--- START ---
===== src/rtl/cordic_seq_core.sv =====
// cordic_seq_core: iterative CORDIC engine, one micro-rotation per clock.
// Serves SIN/COS (circular rotation), ATAN/MOD (circular vectoring) and
// MULT/DIV (linear rotation/vectoring) on signed Q(WIDTH-FRAC).FRAC data.
//
// Ports:
//   clk, rst        rising-edge clock, synchronous active-high reset
//   enable          request strobe, sampled only while idle
//   operation[3:0]  0 SIN, 1 COS, 2 ATAN, 3 MOD, 4 MULT, 5 DIV
//   x_in/y_in/z_in  operands
//   result          registered result, held until the next accept
//   done            level, high from completion until the next accept
//   busy            high while preparing or iterating
//   op_error        valid with done: unsupported op or DIV by zero
//   dbg_state       current FSM state, for checkers
//
// Handshake: a request is accepted on any rising edge where the core is
// IDLE and enable=1. That edge clears done/op_error. Enables seen in any
// other state are dropped, not queued. done stays high until the next
// accepted request.
module cordic_seq_core #(
    parameter int WIDTH      = 32,
    parameter int FRAC       = 16,
    parameter int ITERATIONS = 16
) (
    input  logic                    clk,
    input  logic                    rst,
    input  logic                    enable,
    input  logic [3:0]              operation,
    input  logic signed [WIDTH-1:0] x_in,
    input  logic signed [WIDTH-1:0] y_in,
    input  logic signed [WIDTH-1:0] z_in,
    output logic signed [WIDTH-1:0] result,
    output logic                    done,
    output logic                    busy,
    output logic                    op_error,
    output logic [1:0]              dbg_state
);
    localparam int IW = WIDTH + 2;   // internal adder width with headroom
    localparam int W2 = 2 * IW;      // width for the MOD gain multiply
    localparam int CW = 5;           // iteration counter, covers 0..24

    localparam logic [3:0] OP_SIN  = 4'd0;
    localparam logic [3:0] OP_COS  = 4'd1;
    localparam logic [3:0] OP_ATAN = 4'd2;
    localparam logic [3:0] OP_MOD  = 4'd3;
    localparam logic [3:0] OP_MULT = 4'd4;
    localparam logic [3:0] OP_DIV  = 4'd5;

    localparam logic signed [IW-1:0] K_C     = IW'(39797);
    localparam logic signed [IW-1:0] HALF_PI = IW'(102944);
    localparam logic signed [IW-1:0] PI_C    = IW'(205887);
    localparam logic signed [IW-1:0] ONE     = IW'(1) <<< FRAC;
    localparam logic signed [W2-1:0] MAXV    = W2'({1'b0, {(WIDTH-1){1'b1}}});
    localparam logic signed [W2-1:0] MINV    = -MAXV - W2'(1);

    typedef enum logic [1:0] {IDLE, PREP, ITER, FIN} state_t;
    state_t state, next_state;

    logic [CW-1:0]           iter;
    logic [3:0]              op_q;
    logic signed [WIDTH-1:0] xq, yq, zq;
    logic                    bad_q;
    logic signed [IW-1:0]    xr, yr, zr, off_r;
    logic                    flip_r;

    logic signed [IW-1:0]    px, py, pz, poff;
    logic                    pflip;
    logic signed [IW-1:0]    x_n, y_n, z_n, xs, ys, at, lin;
    logic                    d_pos;
    logic signed [W2-1:0]    fin_w, prod;

    function automatic logic signed [IW-1:0] sext(input logic signed [WIDTH-1:0] v);
        return IW'(v);
    endfunction

    function automatic logic signed [IW-1:0] atan_rom(input logic [CW-1:0] i);
        case (i)
            5'd0:  return IW'(51472);
            5'd1:  return IW'(30386);
            5'd2:  return IW'(16055);
            5'd3:  return IW'(8150);
            5'd4:  return IW'(4091);
            5'd5:  return IW'(2047);
            5'd6:  return IW'(1024);
            5'd7:  return IW'(512);
            5'd8:  return IW'(256);
            5'd9:  return IW'(128);
            5'd10: return IW'(64);
            5'd11: return IW'(32);
            5'd12: return IW'(16);
            5'd13: return IW'(8);
            5'd14: return IW'(4);
            5'd15: return IW'(2);
            5'd16: return IW'(1);
            5'd17: return IW'(1);
            default: return '0;
        endcase
    endfunction

    function automatic logic signed [WIDTH-1:0] sat(input logic signed [W2-1:0] v);
        if (v > MAXV)      return {1'b0, {(WIDTH-1){1'b1}}};
        else if (v < MINV) return {1'b1, {(WIDTH-1){1'b0}}};
        else               return v[WIDTH-1:0];
    endfunction

    // FSM state register
    always_ff @(posedge clk) begin
        if (rst) state <= IDLE;
        else     state <= next_state;
    end

    always_comb begin
        next_state = state;
        case (state)
            IDLE: if (enable) next_state = (operation <= OP_DIV) ? PREP : FIN;
            PREP: next_state = ITER;
            ITER: if (iter == CW'(ITERATIONS - 1)) next_state = FIN;
            FIN:  next_state = IDLE;
            default: next_state = IDLE;
        endcase
    end

    assign busy      = (state == PREP) || (state == ITER);
    assign dbg_state = state;

    // Initial vector, with the quadrant fold for rotation and the
    // left-half-plane mirror for vectoring.
    always_comb begin
        px    = sext(xq);
        py    = sext(yq);
        pz    = '0;
        pflip = 1'b0;
        poff  = '0;
        case (op_q)
            OP_SIN, OP_COS: begin
                px = K_C;
                py = '0;
                pz = sext(zq);
                if (pz > HALF_PI) begin
                    pz    = pz - PI_C;
                    pflip = 1'b1;
                end else if (pz < -HALF_PI) begin
                    pz    = pz + PI_C;
                    pflip = 1'b1;
                end
            end
            OP_ATAN, OP_MOD: begin
                if (xq[WIDTH-1]) begin
                    px = -sext(xq);
                    py = -sext(yq);
                    if (op_q == OP_ATAN) poff = yq[WIDTH-1] ? -PI_C : PI_C;
                end
            end
            OP_MULT: begin
                py = '0;
                pz = sext(zq);
            end
            default: ;
        endcase
    end

    // One micro-rotation. d_pos means d=+1.
    always_comb begin
        xs  = xr >>> iter;
        ys  = yr >>> iter;
        at  = atan_rom(iter);
        lin = ONE >>> iter;
        case (op_q)
            OP_SIN, OP_COS, OP_MULT: d_pos = ~zr[IW-1];
            OP_ATAN, OP_MOD:         d_pos = yr[IW-1];
            default:                 d_pos = yr[IW-1] ^ xr[IW-1];
        endcase
        y_n = d_pos ? (yr + xs) : (yr - xs);
        if (op_q == OP_MULT || op_q == OP_DIV) begin
            x_n = xr;
            z_n = d_pos ? (zr - lin) : (zr + lin);
        end else begin
            x_n = d_pos ? (xr - ys) : (xr + ys);
            z_n = d_pos ? (zr - at) : (zr + at);
        end
    end

    // Final result selection before saturation
    always_comb begin
        prod  = W2'(xr) * W2'(K_C);
        fin_w = '0;
        case (op_q)
            OP_SIN:  fin_w = W2'(flip_r ? -yr : yr);
            OP_COS:  fin_w = W2'(flip_r ? -xr : xr);
            OP_ATAN: fin_w = W2'(zr + off_r);
            OP_MOD:  fin_w = prod >>> FRAC;
            OP_MULT: fin_w = W2'(yr);
            OP_DIV:  fin_w = W2'(zr);
            default: fin_w = '0;
        endcase
    end

    always_ff @(posedge clk) begin
        if (rst) begin
            result   <= '0;
            done     <= 1'b0;
            op_error <= 1'b0;
            iter     <= '0;
            op_q     <= '0;
            xq       <= '0;
            yq       <= '0;
            zq       <= '0;
            bad_q    <= 1'b0;
            xr       <= '0;
            yr       <= '0;
            zr       <= '0;
            off_r    <= '0;
            flip_r   <= 1'b0;
        end else begin
            case (state)
                IDLE: if (enable) begin
                    op_q     <= operation;
                    xq       <= x_in;
                    yq       <= y_in;
                    zq       <= z_in;
                    bad_q    <= (operation > OP_DIV) ||
                                (operation == OP_DIV && x_in == '0);
                    done     <= 1'b0;
                    op_error <= 1'b0;
                end
                PREP: begin
                    xr     <= px;
                    yr     <= py;
                    zr     <= pz;
                    off_r  <= poff;
                    flip_r <= pflip;
                    iter   <= '0;
                end
                ITER: begin
                    xr   <= x_n;
                    yr   <= y_n;
                    zr   <= z_n;
                    iter <= iter + CW'(1);
                end
                FIN: begin
                    result   <= bad_q ? '0 : sat(fin_w);
                    op_error <= bad_q;
                    done     <= 1'b1;
                end
                default: ;
            endcase
        end
    end
endmodule


===== config.mk =====
export PLATFORM = sky130hd
export DESIGN_NAME = cordic_seq_core
export DESIGN_NICKNAME = d
export VERILOG_FILES = /design/src/rtl/cordic_seq_core.sv
export SDC_FILE = /design/constraint.sdc
export NUM_CORES = 2
export LEC_CHECK = 0
export ABC_CLOCK_PERIOD_IN_PS = 14750
export CORE_ASPECT_RATIO = 1.25
export CORE_MARGIN = 2
export CORE_UTILIZATION = 43
export DETAILED_ROUTE_END_ITERATION = 6
export HOLD_SLACK_MARGIN = 0.05
export SYNTH_ARGS = -nofsm -noshare
export SYNTH_HDL_FRONTEND = slang
export SYNTH_SLANG_ARGS = --single-unit

===== constraint.sdc =====
create_clock -name clk -period 14.75 [get_ports clk]
set_input_delay 2.2125 -clock clk [delete_from_list [all_inputs] [get_ports clk]]
set_output_delay 2.2125 -clock clk [all_outputs]
set_load 0.005 [all_outputs]

==> metrics.csv <==
stage,metric,value,unit
outcome,status,completed,
critical_path,critPathLaunchType,register,
synthesis,synth_area_per_cell,7.867,um2
floorplan,core,96140,um2
sta,fmax,114.4,MHz
grt,grt_first_pass_wirelength,247700,um
synthesis,synthesis.nets,6099,
final_layout,drive_gt1_share,6.457,%
floorplan,die_h,352.7,um
critical_path,startpoint,xr[7],
grt,gr-total-overflow,0,
sta,slew_headroom,23.56,%
synthesis,synthArstFlopShare,0,%
placed_design,io_buffers,139,
critical_path,critical_path_class,register to register,
final_layout,final_cell_mix,"nand2_1 (578), inv_1 (551), a21oi_1 (467)",
grt,antenna_found_initial,10,
final_layout,layout.nets,6038,
synthesis,synth-simple-area-share,16.62,%
clock_network,worstSkewPairLatency,0.62,ns
floorplan,floorplan.initialDensity,43.50,%
critical_path,cp_slowest_cell,and2_1,
final_layout,final_common_cell,nand2_1,
synthesis,yosys_warnings,0,
clock_network,cts_sinks,264,
clock_network,tritoncts,yes,
drt,wire_per_inst,25.50,um
clock_network,clkTransAtPathRegs,0.06,ns
critical_path,r2r_start,xr[7],
synthesis,synth_xor_xnor_area_share,6.199,%
critical_path,reg2reg_setup_slack,6.01,ns
critical_path,crit_buf_inv,5,
placed_design,dp_hpwl,133300,um
critical_path,worst_ep_arrival_time,9.28,ns
grt,grt_pass1_vias,38858,
synthesis,syn_inst,5316,
clock_network,cts_resized,0,
drt,drt_iter0_markers,4019,
worst_hold_path,hold_path_end,yq[14],
synthesis,ys.flop_type,dfxtp_1,
grt,groute.usage.overall,32.42,%
sta,period_share,59.27,%
drt,first_pass_iters,7,
sta,setup_violations,0,
synthesis,synth_compound_area_share,23.45,%
synthesis,synth_fa_ha_area_share,25.14,%
drt,routed_wl,167700,um
floorplan,die-area,99790,um2
worst_hold_path,hold_class,register to register,
clock_network,clk_path_buf_depth,3,
sta,grt_setup_unrepaired,false,
sta,slew_viol_final,0,
drt,via_per_inst,6.213,
floorplan,ios,140,
floorplan,die_w,282.9,um
placed_design,dpl_cell_area,44180,um2
drt,postRouteAntennaNets,0,
sta,finalClockSkew,0.03721,ns
critical_path,setup.worst_path.end_class,register,
synthesis,synthDistinctLibCells,99,
synthesis,syn-cell-area,41820,um2
job,cap_viol_max_count,0,
critical_path,max_stage_delay,0.79,ns
synthesis,synthMuxAreaShare,7.838,%
critical_path,critical_path.max_fanout,26,
worst_hold_path,whs_path_depth,2,
sta,tns,0,ns
critical_path,r2r_end,result[17],
synthesis,synth_top_family_by_area,adder cells,
synthesis,synth-seq-cells,264,
grt,grt_max_degree,72,
critical_path,path_cells,"inv_1, ha_1, inv_1, fa_1, inv_1, fa_1, inv_1, fa_1, fa_1, inv_1, fa_1, ha_1, nand3_1, nor2_1, a311oi_1, a211oi_1, o21ai_0, a21oi_1, or4b_2, nand3_1, o41a_1, and2_1, a221o_1",
sta,worst_slew_pin_slew,1.135,ns
synthesis,ys_seq_area_share,12.64,%
synthesis,synth_edf_count,0,
clock_network,postCtsHoldBufs,0,
critical_path,worstPathRequired,15.29,ns
sta,finalCriticalPeriod,8.743,ns
drt,drc_errors,0,
critical_path,rr_worst_depth,23,
drt,via_count,40858,
critical_path,crit_family,adder cells,
final_layout,nFillCells,9553,
final_layout,finish.instance_area,45460,um2
clock_network,htree_levels,2,
floorplan,rows,127,
worst_hold_path,min_from,yq[14],
clock_network,cts-root-buf,clkbuf_16,
clock_network,cts_made_buffers,36,
sta,hold_violations,0,
final_layout,area_growth,8.700,%
clock_network,cts_setup_buffers,0,
placed_design,gp_congestion,1.045,
==> metal layers <==
metal	vias up	share of wire (%)	track usage, %
met1	19639	40	41.55
met5	-	0.055	0
met3	472	8.4	5.259
met4	6	6.1	16.89
li1	18760	-	-
met2	1981	45	52.41
==> registers in the layout (all words and copies together) (netlist names) <==
name       count
flip_r         1
op_q           4
xq            32
off_r          3
op_error       1
bad_q          1
at            16
yq            32
yr            34
result        32
zr            34
done           1
zq            32
iter           5
xr            34
dbg_state      2
==> worst max path at each step <==
stage	endpoint	depth (start not counted)
2_1_floorplan	result[12]	26
3_3_place_gp	result[2]	23
3_5_place_dp	result[27]	23
4_1_cts	result[17]	23
5_1_grt	result[8]	23
6_report	result[17]	23
==> Yosys cell counts, drive strengths merged, types with 12 or more instances <==
master / n / area (um2)
a211oi: 80 / 605.6
o311ai: 12 / 105.1
nand4: 39 / 244.0
buf: 75 / 406.6
clkbuf: 239 / 898.4
nor4: 25 / 190.2
nand3: 93 / 470.5
a22oi: 31 / 232.7
a221o: 40 / 400.4
a31o: 12 / 105.1
nand2: 580 / 2177
nand2b: 52 / 325.3
o21ai: 312 / 1562
mux2: 27 / 307.8
and2: 33 / 206.5
fa: 267 / 5345
or3: 35 / 229.0
o41ai: 18 / 165.2
nor3: 88 / 450.4
or4: 24 / 180.2
o21a: 34 / 255.2
inv: 555 / 2083
mux4: 97 / 2200
nor2: 363 / 1363
xor2: 110 / 963.4
o31ai: 39 / 297.8
o221ai: 20 / 175.2
dfxtp: 264 / 5285
o211ai: 44 / 330.3
a31oi: 66 / 412.9
a211o: 15 / 131.4
o22ai: 29 / 181.4
xnor2: 186 / 1629
ha: 413 / 5167
and3: 57 / 357.8
o21bai: 21 / 157.7
a21o: 95 / 713.2
a21oi: 468 / 2346
mux2i: 77 / 770.7
nor2b: 31 / 193.9
a221oi: 46 / 402.9
a21boi: 12 / 90.09
a311oi: 13 / 113.9
or2: 22 / 137.6
==> final cells by class <==
cell class                      instances  area (um2)  area share (%)
Multi-Input combinational cell       4181       33220           73.07
Antenna cell                            5       12.51         0.02752
Tap cell                             1290        1614           3.550
Inverter                              557        2091           4.599
Clock inverter                         14       209.0          0.4596
Sequential cell                       264        5300           11.66
Clock buffer                           50        1054           2.317
Timing Repair Buffer                  215        1963           4.318
==> worst reg2reg max path, cell delays in order (launching register included) <==
cell      delay, ns
dfxtp_1        0.75
inv_1          0.34
ha_1           0.48
inv_1          0.09
fa_1           0.54
inv_1          0.06
fa_1           0.49
inv_1          0.05
fa_1           0.46
fa_1           0.55
inv_1          0.06
fa_1           0.50
ha_1           0.32
nand3_1        0.13
nor2_1         0.08
a311oi_1       0.75
a211oi_1       0.29
o21ai_0        0.32
a21oi_1        0.14
or4b_2         0.68
nand3_1        0.15
o41a_1         0.42
and2_1         0.79
a221o_1        0.22
==> kinds of logic (layout without fill, tap and decap cells) <==
kind of cell,Yosys count,in the layout
compound gates,1512,1512
xor+xnor,296,296
fa+ha+maj,680,680
buf+inv,871,836
flops,264,264
mux,201,201
other cells,0,5
simple gates,1492,1492
==> per-stage QoR <==
step	instances	utilization (%)	hold slack, ns	setup WS (ns)
finish	6576	47.29	0.4789	6.007
global route	6575	47.28	0.4946	5.612
CTS	6571	47.27	0.4797	6.162
detailed placement	6507	45.96	0.4718	6.184
global placement	6507	45.96	0.4662	6.279
floorplan	5316	-	0.4490	7.132
Power is not shown: default switching activity piles up to over one toggle a cycle in this logic, so the estimate is an artifact.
--- END ---
HOW TO COMPLETE THIS TASK.
Could you transcribe the entries exactly, from the first line through the line containing "only while idle", and give nothing more?

ANSWER TO THE PROBLEM.
===== src/rtl/cordic_seq_core.sv =====
// cordic_seq_core: iterative CORDIC engine, one micro-rotation per clock.
// Serves SIN/COS (circular rotation), ATAN/MOD (circular vectoring) and
// MULT/DIV (linear rotation/vectoring) on signed Q(WIDTH-FRAC).FRAC data.
//
// Ports:
//   clk, rst        rising-edge clock, synchronous active-high reset
//   enable          request strobe, sampled only while idle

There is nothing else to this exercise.